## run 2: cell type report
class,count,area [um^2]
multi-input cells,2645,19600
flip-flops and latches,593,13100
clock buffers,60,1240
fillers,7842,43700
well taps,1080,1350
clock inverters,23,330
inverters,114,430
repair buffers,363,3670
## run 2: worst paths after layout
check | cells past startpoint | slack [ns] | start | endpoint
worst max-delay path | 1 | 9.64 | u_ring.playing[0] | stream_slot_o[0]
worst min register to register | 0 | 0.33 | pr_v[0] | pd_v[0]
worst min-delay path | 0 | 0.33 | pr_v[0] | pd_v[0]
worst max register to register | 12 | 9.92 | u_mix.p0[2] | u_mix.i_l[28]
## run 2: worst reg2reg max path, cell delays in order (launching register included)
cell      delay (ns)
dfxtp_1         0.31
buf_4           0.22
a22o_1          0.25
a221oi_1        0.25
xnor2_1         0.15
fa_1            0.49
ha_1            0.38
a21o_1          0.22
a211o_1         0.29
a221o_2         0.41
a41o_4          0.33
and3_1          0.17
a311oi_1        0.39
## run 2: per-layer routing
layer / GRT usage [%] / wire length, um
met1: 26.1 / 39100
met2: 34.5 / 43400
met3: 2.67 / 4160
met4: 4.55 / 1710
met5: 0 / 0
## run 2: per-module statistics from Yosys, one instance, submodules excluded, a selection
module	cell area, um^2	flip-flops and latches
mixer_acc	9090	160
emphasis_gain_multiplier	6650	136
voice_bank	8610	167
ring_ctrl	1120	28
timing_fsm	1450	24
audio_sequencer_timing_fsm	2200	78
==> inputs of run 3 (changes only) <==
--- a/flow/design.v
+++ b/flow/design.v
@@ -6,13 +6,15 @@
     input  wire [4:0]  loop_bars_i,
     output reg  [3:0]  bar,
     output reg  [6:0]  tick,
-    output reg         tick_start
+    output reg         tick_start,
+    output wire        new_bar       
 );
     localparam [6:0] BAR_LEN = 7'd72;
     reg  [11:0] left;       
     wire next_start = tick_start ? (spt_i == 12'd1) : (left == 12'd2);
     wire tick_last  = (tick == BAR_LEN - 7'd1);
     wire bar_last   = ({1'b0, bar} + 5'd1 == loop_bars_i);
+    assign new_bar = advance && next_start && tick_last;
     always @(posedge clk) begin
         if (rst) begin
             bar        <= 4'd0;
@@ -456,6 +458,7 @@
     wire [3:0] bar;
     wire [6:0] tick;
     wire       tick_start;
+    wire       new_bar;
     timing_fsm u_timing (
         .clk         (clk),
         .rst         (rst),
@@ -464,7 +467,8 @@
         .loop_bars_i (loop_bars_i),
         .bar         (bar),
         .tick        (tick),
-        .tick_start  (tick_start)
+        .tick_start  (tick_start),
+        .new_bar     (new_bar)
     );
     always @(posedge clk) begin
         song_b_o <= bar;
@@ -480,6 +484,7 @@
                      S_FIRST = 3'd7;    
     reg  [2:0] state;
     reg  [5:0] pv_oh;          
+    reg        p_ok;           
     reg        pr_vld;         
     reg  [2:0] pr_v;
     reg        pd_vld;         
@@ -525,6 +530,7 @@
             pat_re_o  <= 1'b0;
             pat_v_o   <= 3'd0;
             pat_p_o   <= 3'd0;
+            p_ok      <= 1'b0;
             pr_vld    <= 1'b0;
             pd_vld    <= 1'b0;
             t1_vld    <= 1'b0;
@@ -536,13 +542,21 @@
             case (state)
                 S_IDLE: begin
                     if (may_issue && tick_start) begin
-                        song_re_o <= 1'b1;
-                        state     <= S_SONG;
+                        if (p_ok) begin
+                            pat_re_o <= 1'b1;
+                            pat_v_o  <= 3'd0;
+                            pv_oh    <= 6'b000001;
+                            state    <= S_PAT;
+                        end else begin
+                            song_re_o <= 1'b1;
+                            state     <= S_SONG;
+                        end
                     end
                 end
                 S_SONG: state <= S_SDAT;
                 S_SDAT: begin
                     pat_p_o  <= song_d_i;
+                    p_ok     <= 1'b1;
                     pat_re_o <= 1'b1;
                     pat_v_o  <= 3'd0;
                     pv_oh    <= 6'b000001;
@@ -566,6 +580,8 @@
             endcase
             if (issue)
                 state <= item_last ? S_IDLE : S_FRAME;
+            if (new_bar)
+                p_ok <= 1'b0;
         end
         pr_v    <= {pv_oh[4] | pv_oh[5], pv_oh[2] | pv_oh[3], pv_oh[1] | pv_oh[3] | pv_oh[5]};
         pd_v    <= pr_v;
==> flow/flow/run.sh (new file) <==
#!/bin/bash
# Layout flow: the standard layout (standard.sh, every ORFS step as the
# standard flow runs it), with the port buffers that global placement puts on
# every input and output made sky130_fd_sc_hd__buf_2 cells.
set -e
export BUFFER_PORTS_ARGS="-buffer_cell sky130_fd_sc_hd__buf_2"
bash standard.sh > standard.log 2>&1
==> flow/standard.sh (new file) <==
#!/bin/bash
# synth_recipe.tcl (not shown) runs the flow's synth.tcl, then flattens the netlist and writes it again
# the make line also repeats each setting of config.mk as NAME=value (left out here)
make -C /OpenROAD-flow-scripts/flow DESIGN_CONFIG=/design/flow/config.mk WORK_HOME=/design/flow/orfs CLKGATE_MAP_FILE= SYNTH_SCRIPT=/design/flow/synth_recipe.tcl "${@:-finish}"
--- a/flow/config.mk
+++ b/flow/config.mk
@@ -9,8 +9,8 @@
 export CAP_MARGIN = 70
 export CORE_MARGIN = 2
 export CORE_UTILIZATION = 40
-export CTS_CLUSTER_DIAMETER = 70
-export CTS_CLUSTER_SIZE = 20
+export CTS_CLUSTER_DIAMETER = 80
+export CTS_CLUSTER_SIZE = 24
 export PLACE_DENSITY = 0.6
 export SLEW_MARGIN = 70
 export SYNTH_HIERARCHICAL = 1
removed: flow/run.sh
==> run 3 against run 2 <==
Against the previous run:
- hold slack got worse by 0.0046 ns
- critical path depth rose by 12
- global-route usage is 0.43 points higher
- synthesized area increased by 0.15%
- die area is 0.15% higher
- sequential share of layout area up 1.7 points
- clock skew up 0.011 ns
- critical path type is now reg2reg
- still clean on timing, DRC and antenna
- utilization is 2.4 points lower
____
*WORK TO BE COMPLETED*: Find the word "flops" in the entries and show each line where it is found.

*EXERCISE RESULT*:
flip-flops and latches,593,13100
module	cell area, um^2	flip-flops and latches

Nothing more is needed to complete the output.